SQL Server MVP Deep Dives 2, Chapter 6
Chapter six is the shortest chapter in the book so far, but Mr. Nielson uses that space very well to put forth the idea of generalization within a database design. Generalization isn’t the opposite of normalization, but it can help a database that seems to be over-normalized. He argues that “over-normalized” is the wrong term and you can keep normalization while reducing complexity in design by generalizing.
The first half of the chapter is building a case for a usable database vs. a hyper-normalized database and he draws for parallels in the User Interface world. One of the favorite things I came away from in this chapter was a principle from UIX design that states, “There is no such thing as intuitive–there is only familiar.” With any deployment of a new program we wouldn’t dream of not testing the usability, but when a new database is designed it is not typically put before the end users to see if they understand it. He proposes that you put all of your report writers and developers in a room and asked them to write queries against the database without giving them any documentation. Of course based on some of the documentation with third party applications I feel like I have done this at most places where I have worked. It’s not fun and when working with a database that has been in place for years it does no good to ask, “Why did this table get added like this?”

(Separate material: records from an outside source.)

===== src/rtl/pcs_status_defines.svh =====
// Functional notes
// - Status bits 15 to 9 always read zero: no 100 Mb/s or 10 Mb/s abilities.
// - Status bit 8 always reads one: extended status register 15 exists.
// - Status bit 7 always reads one (unidirectional ability); writes to it ignored.
// - With auto-negotiation, bit 5 reads one once negotiation has finished.
// - With auto-negotiation, bit 4 sets on remote fault, clears on read; else zero.
// - With auto-negotiation, bit 3 always reads one: device can auto-negotiate.
// - Bit 2 latches zero when link drops, holds until read, then reloads the present link state.
// - Link bit is one only with sync, transceiver reset done and, if negotiation is enabled, negotiation done.
// - Link bit is zero on sync failure, incomplete negotiation while enabled, or sync loss since read.
// - On sync loss, link drops only after sync stays lost for one full link timer period.
`ifndef PCS_STATUS_DEFINES_SVH
`define PCS_STATUS_DEFINES_SVH

// register index of the status register on the management interface
`define STATUS_REG_INDEX     5'h01

// field positions inside the status word
`define STAT_EXT_STATUS_BIT  8
`define STAT_UNIDIR_BIT      7
`define STAT_PREAMBLE_BIT    6
`define STAT_AN_DONE_BIT     5
`define STAT_FAULT_BIT       4
`define STAT_AN_ABLE_BIT     3
`define STAT_LINK_BIT        2

// base value of the status word before the fixed and tracked bits are set
`define STAT_RESET_WORD      16'h0000

// management frame codes
`define MGMT_OP_READ         2'h2
`define MGMT_OP_WRITE        2'h1

// last bit index of the address and data fields in a management frame
`define MGMT_ADDR_LAST       5'h09
`define MGMT_DATA_LAST       5'h0F

// timing: core clock period and link timer length
`define CLK_PERIOD_NS        50
`define LINK_TIMER_US        10000
`define LINK_TIMER_CYCLES    ((`LINK_TIMER_US * 1000 + `CLK_PERIOD_NS - 1) / `CLK_PERIOD_NS)

`endif


===== src/rtl/pcs_status_pkg.sv =====
package pcs_status_pkg;

  // management frame receiver states
  typedef enum logic [2:0] {
    MGMT_IDLE   = 3'b000,
    MGMT_START  = 3'b001,
    MGMT_OPCODE = 3'b010,
    MGMT_ADDR   = 3'b011,
    MGMT_TURN   = 3'b100,
    MGMT_DATA   = 3'b101
  } mgmt_state_type;

  // state of the frame receiver and pin driver
  typedef struct packed {
    logic           mdc_meta;
    logic           mdc_sync;
    logic           mdc_prev;
    logic           mdio_meta;
    logic           mdio_sync;
    mgmt_state_type state;
    logic [4:0]     cnt;
    logic           op_high;
    logic           op_read;
    logic [9:0]     addr;
    logic           go_read;
    logic [15:0]    tx_shift;
    logic           pin_out;
    logic           pin_oe;
    logic           rd_pulse;
  } frame_state_type;

  // state of the link and fault tracking
  typedef struct packed {
    logic [31:0] loss_timer;
    logic        sync_held;
    logic        link_latched;
    logic        fault_latched;
  } monitor_state_type;

endpackage


===== src/rtl/status_link_if.sv =====
`timescale 1ns/1ps
interface status_link_if;
  logic rd_pulse;      // one-cycle pulse when the status word is captured
  logic link_bit;      // latched-low link status
  logic fault_bit;     // sticky remote fault
  logic an_done_bit;   // negotiation finished

  modport reg_side (
    output rd_pulse,
    input  link_bit,
    input  fault_bit,
    input  an_done_bit
  );

  modport mon_side (
    input  rd_pulse,
    output link_bit,
    output fault_bit,
    output an_done_bit
  );
endinterface // status_link_if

For the purists out there it may seem that usability isn’t the end goal and Mr. Nielson has an answer for that as well. If you believe the database design only needs to take into account normalization then:
As someone who’s had to write queries against your database, I respectfully disagree. If the database isn’t readily understandable and easy to consume by those with reasonable professional skills, then the design is less than it could be. I’ll put it plainly: your baby is ugly. (Chapter Six, SQL Server MVP Deep Dives 2)

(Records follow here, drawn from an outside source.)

==> src/logic/srfsd_pkg.sv <==
// Constants, register map and types for the radio data-processing front end.
// Assumes a single 25 MHz core clock; all pins arrive asynchronously.
package srfsd_pkg;

    // ----------------------------------------------------------------
    // Clock and modem timing
    // ----------------------------------------------------------------
    localparam int CLK_HZ = 25_000_000;
    localparam int BIT_RATE_BPS = 4800;
    localparam int BIT_CYCLES_DFLT = CLK_HZ / BIT_RATE_BPS;

    // ----------------------------------------------------------------
    // Queue geometry
    // ----------------------------------------------------------------
    localparam int QUEUE_DEPTH = 64;
    localparam int QUEUE_AW = 6;
    localparam logic [6:0] QUEUE_FULL_COUNT = 7'h40;

    // ----------------------------------------------------------------
    // Register addresses (7-bit serial address space)
    // ----------------------------------------------------------------
    localparam logic [6:0] FIFO_ADDR = 7'h00;
    localparam logic [6:0] PATTERN_CONFIG_ADDR = 7'h27;
    localparam logic [6:0] PATTERN_FIRST_BYTE_ADDR = 7'h28;
    localparam logic [6:0] QUEUE_THRESHOLD_ADDR = 7'h35;
    localparam logic [6:0] FLAGS_ADDR = 7'h3e;

    // ----------------------------------------------------------------
    // Field positions and reset values
    // ----------------------------------------------------------------
    localparam int PATTERN_ENABLE_BIT = 4;
    localparam int PATTERN_LENGTH_LSB = 0;
    localparam int QUEUE_THRESHOLD_LSB = 0;
    localparam int FLAG_OVERRUN_BIT = 4;
    localparam logic [7:0] REG_RESET = 8'h00;
    localparam logic [7:0] PATTERN_CONFIG_RESET = 8'h13;
    localparam logic [7:0] QUEUE_THRESHOLD_RESET = 8'h0f;

    // ----------------------------------------------------------------
    // Types
    // ----------------------------------------------------------------
    typedef enum logic [1:0] {
        MODE_SLEEP,
        MODE_STDBY,
        MODE_TX,
        MODE_RX
    } srfsd_mode_t;

    typedef enum logic [1:0] {
        SPI_IDLE,
        SPI_ADDR,
        SPI_DATA
    } srfsd_spi_state_t;

    typedef struct packed {
        logic queue_empty_flag;
        logic queue_full_flag;
        logic queue_overrun_flag;
        logic queue_level_flag;
    } srfsd_qstat_t;

endpackage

He describes normalization as the grammar of database design and just like a good novel you need more than grammar to make it complete. After the chapter builds this argument for usability he presents us with the solution, generalization.
First a definition is provided of what he means by generalization. Simply put it is an entity’s scope. A good example would be having a table for animals vs separate tables for cats and dogs. Depending on what you need to track the general animal table may be all you need. It will certainly be easier to work with and create a less complex database which will probably help with performance and make it easier to extend the database. If you need to add a mouse entity you can just add a record to the animal table. No need to create its own table.

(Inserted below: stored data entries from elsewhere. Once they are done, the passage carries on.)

--- src/verilog/ppc_cfg.svh ---
// Register indices, address width, reset values and masks for the port configuration registers
// Functional notes
// - Mode field 00/01/10/11 selects uni8, uni16, bidir8, bidir16 port operation.
// - Two enable bits gate handshake logic of first and second port pairs.
// - Each sense bit sets one handshake pin polarity; one means active high.
// - Reset clears general control and service request registers; both always accessible.
// - Top bit of service request register reads zero and ignores writes.
// - Select 0X leaves shared DMA pin as port C; no DMA requests.
// - Select 10 gives DMA pulses from line one, gated by port A control bit 1.
// - Select 11 gives DMA pulses from line three, gated by port B control bit 1.
// - Pin select 00 keeps both pins port C; 01 makes request pin autovector request.
// - Pin select 10 makes only acknowledge active; 11 makes both active for vectoring.
// - Priority field: bit 2 puts pair three/four first; bits 0,1 swap within pairs.
// - Port A direction bits: zero input, one output; reset to input.
// - Port A direction ignored in mode 3; port B direction ignored in modes 2, 3.
// - Port C direction is 8-bit, mode independent, cleared on reset.
// - Vector register holds upper six vector bits; read normally or during acknowledge.
// - Before any write after reset, a normal vector read returns 0x0F.
// - After a write, vector read returns stored six bits with low two bits zero.
// - Normal vector read has no side effect and no priority evaluation.
`ifndef PPC_CFG_SVH
`define PPC_CFG_SVH

`define PPC_IDX_GEN_CTRL  3'h0
`define PPC_IDX_SVC_REQ   3'h1
`define PPC_IDX_A_DIR     3'h2
`define PPC_IDX_B_DIR     3'h3
`define PPC_IDX_C_DIR     3'h4
`define PPC_IDX_VECTOR    3'h5
`define PPC_ADDR_W        5
`define PPC_RST_BYTE      8'h00
`define PPC_RST_VEC_READ  8'h0F
`define PPC_RST_VEC_UPPER 6'h03
`define PPC_SVC_REQ_MASK  8'h7F
`define PPC_VEC_LOW_ZERO  2'h0

`endif

--- src/verilog/ppc_pkg.sv ---
// Types for the port configuration register block
package ppc_pkg;

    // Port mode field values
    typedef enum logic [1:0] {
        PPC_MODE_UNI8,
        PPC_MODE_UNI16,
        PPC_MODE_BIDIR8,
        PPC_MODE_BIDIR16
    } ppc_mode_t;

    // General control register layout
    typedef struct packed {
        ppc_mode_t  mode;
        logic       second_pair_handshake_enable;
        logic       first_pair_handshake_enable;
        logic [3:0] sense;
    } ppc_gen_ctrl_t;

    // Service request register layout
    typedef struct packed {
        logic       unused;
        logic [1:0] service_request_select;
        logic [1:0] irq_pin_select;
        logic [2:0] priority_sel;
    } ppc_svc_req_t;

    // Handshake configuration seen by the port logic
    typedef struct packed {
        ppc_mode_t  mode;
        logic       first_pair_handshake_enable;
        logic       second_pair_handshake_enable;
        logic [3:0] sense;
    } ppc_hs_cfg_t;

    // Dual-function pin roles
    typedef struct packed {
        logic shared_dma_request_pin_active;
        logic shared_port_irq_pin_active;
        logic shared_port_ack_pin_active;
    } ppc_pin_role_t;

endpackage

--- src/verilog/ppc_regs.sv ---
// Port configuration register bank with APB slave, DMA and port interrupt routing
//
// Local design decisions: the placing of the registers and the APB register port.
`timescale 1ns/10ps
`include "ppc_cfg.svh"

module ppc_regs
    import ppc_pkg::*;
(
    input  wire logic          clock,
    input  wire logic          sys_rst,
    // APB slave
    input  wire logic          psel,
    input  wire logic          penable,
    input  wire logic          pwrite,
    input  wire logic [7:0]    paddr,
    input  wire logic [31:0]   pwdata,
    input  wire logic [3:0]    pstrb,
    output logic [31:0]        prdata,
    output logic               pready,
    output logic               pslverr,
    // Control bits of the port control registers
    input  wire logic          port_a_control_svcrq_enable,
    input  wire logic          port_b_control_svcrq_enable,
    // Handshake status sources, one per line, active high
    input  wire logic [3:0]    handshake_status,
    // Per-source interrupt enables from the port control registers
    input  wire logic [3:0]    handshake_irq_enable,
    // Double-buffered transfer events on lines one and three
    input  wire logic          handshake_one_transfer,
    input  wire logic          handshake_three_transfer,
    // Logical assertion wanted on each handshake pin
    input  wire logic [3:0]    handshake_assert,
    // Raw handshake pin levels
    input  wire logic [3:0]    handshake_pin_level,
    // Interrupt acknowledge strobe from the acknowledge pin
    input  wire logic          port_ack,
    output ppc_hs_cfg_t        hs_cfg,
    output logic [3:0]         handshake_pin_out,
    output logic [3:0]         handshake_pin_asserted,
    output ppc_pin_role_t      pin_role,
    output logic               dma_request,
    output logic               port_irq,
    output logic [7:0]         ack_vector,
    output logic               ack_vector_valid,
    output logic [7:0]         port_a_dir,
    output logic               port_a_dir_used,
    output logic [7:0]         port_b_dir,
    output logic               port_b_dir_used,
    output logic [7:0]         port_c_dir
);

    // Register state
    ppc_gen_ctrl_t port_general_control;
    ppc_svc_req_t  port_service_request_control;
    logic [7:0]    port_a_direction;
    logic [7:0]    port_b_direction;
    logic [7:0]    port_c_direction;
    logic [5:0]    vector_upper;
    logic          vector_written;

    // Rank of the four sources, highest first, per priority setting
    function automatic logic [7:0] rank_order(input logic [2:0] sel);
        logic [3:0] lo_pair;
        logic [3:0] hi_pair;
        lo_pair = sel[0] ? {2'd1, 2'd0} : {2'd0, 2'd1};
        hi_pair = sel[1] ? {2'd3, 2'd2} : {2'd2, 2'd3};
        rank_order = sel[2] ? {hi_pair, lo_pair} : {lo_pair, hi_pair};
    endfunction

    // Register select from a word address
    function automatic logic hit(input logic [7:0] addr, input logic [2:0] idx);
        hit = (addr[7:2] == {3'h0, idx}) && (addr[1:0] == 2'h0);
    endfunction

    // APB decode
    wire       setup_phase = psel && !penable;
    wire       wr_access   = psel && penable && pwrite && pstrb[0];
    wire       sel_gen     = hit(paddr, `PPC_IDX_GEN_CTRL);
    wire       sel_svc     = hit(paddr, `PPC_IDX_SVC_REQ);
    wire       sel_adir    = hit(paddr, `PPC_IDX_A_DIR);
    wire       sel_bdir    = hit(paddr, `PPC_IDX_B_DIR);
    wire       sel_cdir    = hit(paddr, `PPC_IDX_C_DIR);
    wire       sel_vec     = hit(paddr, `PPC_IDX_VECTOR);
    wire       mapped      = sel_gen | sel_svc | sel_adir | sel_bdir | sel_cdir | sel_vec;
    wire [7:0] wbyte       = pwdata[7:0];

    // Vector read value: fixed until first write, then low bits forced zero
    wire [7:0] vector_read = vector_written ? {vector_upper, `PPC_VEC_LOW_ZERO}
                                            : `PPC_RST_VEC_READ;

    // Read mux, no side effects on any state
    wire [7:0] read_byte =
        sel_gen  ? port_general_control :
        sel_svc  ? (port_service_request_control & `PPC_SVC_REQ_MASK) :
        sel_adir ? port_a_direction :
        sel_bdir ? port_b_direction :
        sel_cdir ? port_c_direction :
        sel_vec  ? vector_read : `PPC_RST_BYTE;

    // Answer in the access phase, data captured at setup
    assign pready  = psel && penable;
    assign pslverr = psel && penable && !mapped;

    // Read data register
    always_ff @(posedge clock) begin
        if (sys_rst) begin
            prdata <= 32'h0000_0000;
        end else if (setup_phase && !pwrite) begin
            prdata <= {24'h00_0000, read_byte};
        end
    end

    // General and service request registers, cleared by reset
    always_ff @(posedge clock) begin
        if (sys_rst) begin
            port_general_control         <= `PPC_RST_BYTE;
            port_service_request_control <= `PPC_RST_BYTE;
        end else if (wr_access) begin
            if (sel_gen) begin
                port_general_control <= wbyte;
            end
            if (sel_svc) begin
                port_service_request_control <= wbyte & `PPC_SVC_REQ_MASK;
            end
        end
    end

    // Direction registers, input state after reset
    always_ff @(posedge clock) begin
        if (sys_rst) begin
            port_a_direction <= `PPC_RST_BYTE;
            port_b_direction <= `PPC_RST_BYTE;
            port_c_direction <= `PPC_RST_BYTE;
        end else if (wr_access) begin
            if (sel_adir) begin
                port_a_direction <= wbyte;
            end
            if (sel_bdir) begin
                port_b_direction <= wbyte;
            end
            if (sel_cdir) begin
                port_c_direction <= wbyte;
            end
        end
    end

    // Vector register upper bits and written flag
    always_ff @(posedge clock) begin
        if (sys_rst) begin
            vector_upper   <= `PPC_RST_VEC_UPPER;
            vector_written <= 1'b0;
        end else if (wr_access && sel_vec) begin
            vector_upper   <= wbyte[7:2];
            vector_written <= 1'b1;
        end
    end

    // Mode decode
    wire ppc_mode_t mode      = port_general_control.mode;
    wire            is_bidir  = (mode == PPC_MODE_BIDIR8) || (mode == PPC_MODE_BIDIR16);
    wire            is_bid16  = (mode == PPC_MODE_BIDIR16);

    // Handshake configuration to the port logic
    assign hs_cfg.mode                         = mode;
    assign hs_cfg.first_pair_handshake_enable  =
        port_general_control.first_pair_handshake_enable;
    assign hs_cfg.second_pair_handshake_enable =
        port_general_control.second_pair_handshake_enable;
    assign hs_cfg.sense                        = port_general_control.sense;

    // Pair enables per handshake line
    wire [3:0] line_enable = {{2{port_general_control.second_pair_handshake_enable}},
                              {2{port_general_control.first_pair_handshake_enable}}};

    // Pin polarity: sense one means high when asserted
    wire [3:0] sense = port_general_control.sense;
    wire [3:0] next_pin_out = (handshake_assert & line_enable) ~^ sense;
    // Reset level: sense clear, nothing asserted, so every pin sits high
    always_ff @(posedge clock) begin
        if (sys_rst) begin
            handshake_pin_out      <= 4'hF;
            handshake_pin_asserted <= 4'h0;
        end else begin
            handshake_pin_out      <= next_pin_out;
            handshake_pin_asserted <= ~(handshake_pin_level ^ sense);
        end
    end

    // Service request and interrupt pin selects
    wire [1:0] svc_sel   = port_service_request_control.service_request_select;
    wire [1:0] irq_sel   = port_service_request_control.irq_pin_select;
    wire       dma_on    = svc_sel[1];
    wire       dma_line1 = dma_on && !svc_sel[0];
    wire       dma_line3 = dma_on && svc_sel[0];

    // Dual-function pin roles
    assign pin_role.shared_dma_request_pin_active = dma_on;
    assign pin_role.shared_port_irq_pin_active    = irq_sel[0];
    assign pin_role.shared_port_ack_pin_active    = irq_sel[1];

    // DMA request pulse from the selected line
    wire next_dma = (dma_line1 && port_a_control_svcrq_enable
                     && handshake_one_transfer && line_enable[0])
                 || (dma_line3 && port_b_control_svcrq_enable
                     && handshake_three_transfer && line_enable[2]);
    always_ff @(posedge clock) begin
        if (sys_rst) begin
            dma_request <= 1'b0;
        end else begin
            dma_request <= next_dma;
        end
    end

    // Interrupt sources, lines used for DMA removed
    wire [3:0] dma_mask = {1'b0, dma_line3, 1'b0, dma_line1};
    wire [3:0] pending  = handshake_status & handshake_irq_enable & line_enable & ~dma_mask;

    // Priority selection over the ranked sources
    wire [7:0] order = rank_order(port_service_request_control.priority_sel);
    logic [1:0] winner;
    always_comb begin
        winner = order[7:6];
        for (int i = 0; i < 4; i++) begin
            if (pending[order[2*i +: 2]]) begin
                winner = order[2*i +: 2];
            end
        end
    end

    // Request output and acknowledge vector
    wire any_pending = |pending;
    always_ff @(posedge clock) begin
        if (sys_rst) begin
            port_irq         <= 1'b0;
            ack_vector       <= `PPC_RST_BYTE;
            ack_vector_valid <= 1'b0;
        end else begin
            port_irq         <= any_pending && irq_sel[0];
            ack_vector_valid <= port_ack && irq_sel[1] && any_pending;
            if (port_ack && irq_sel[1] && any_pending) begin
                ack_vector <= {vector_upper, winner};
            end
        end
    end

    // Direction outputs, ignored in the bidirectional modes noted
    always_ff @(posedge clock) begin
        if (sys_rst) begin
            port_a_dir      <= `PPC_RST_BYTE;
            port_a_dir_used <= 1'b1;
            port_b_dir      <= `PPC_RST_BYTE;
            port_b_dir_used <= 1'b1;
            port_c_dir      <= `PPC_RST_BYTE;
        end else begin
            port_a_dir      <= port_a_direction;
            port_a_dir_used <= !is_bid16;
            port_b_dir      <= port_b_direction;
            port_b_dir_used <= !is_bidir;
            port_c_dir      <= port_c_direction;
        end
    end

endmodule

It seems like a pretty straight forward concept and I think the real skill lies in figuring out where the breakdown should be. Paul points out that you want to balance scope to keep things from becoming overly complex, but you shouldn’t take it to the absurd extreme of one big table for everything. My logical mind would like to see some concrete steps to follow for how to decide where those breaks should go, but I’m not sure what that would look like. They would most likely be different depending on the data you are working with. In fact the author compares generalization to a data-driven design.
Chapter Six SQL Server MVP:
Paul Nielsen (B|T) is the founder of Ministry Weaver, a software startup offering an object database for ministries. He focuses on extreme data modeling, database development, and the occasional XMAL and C#, and he was the author of the SQL Server Bible series and the lead editor of the first volume of the SQL Server MVP Deep Dives. Paul offers consulting and seminars on data modeling and schema optimization. He lives in Colorado with his family, and he’s passionate about marriage, adoption, theology, music, writing, and their next family trip to Maui.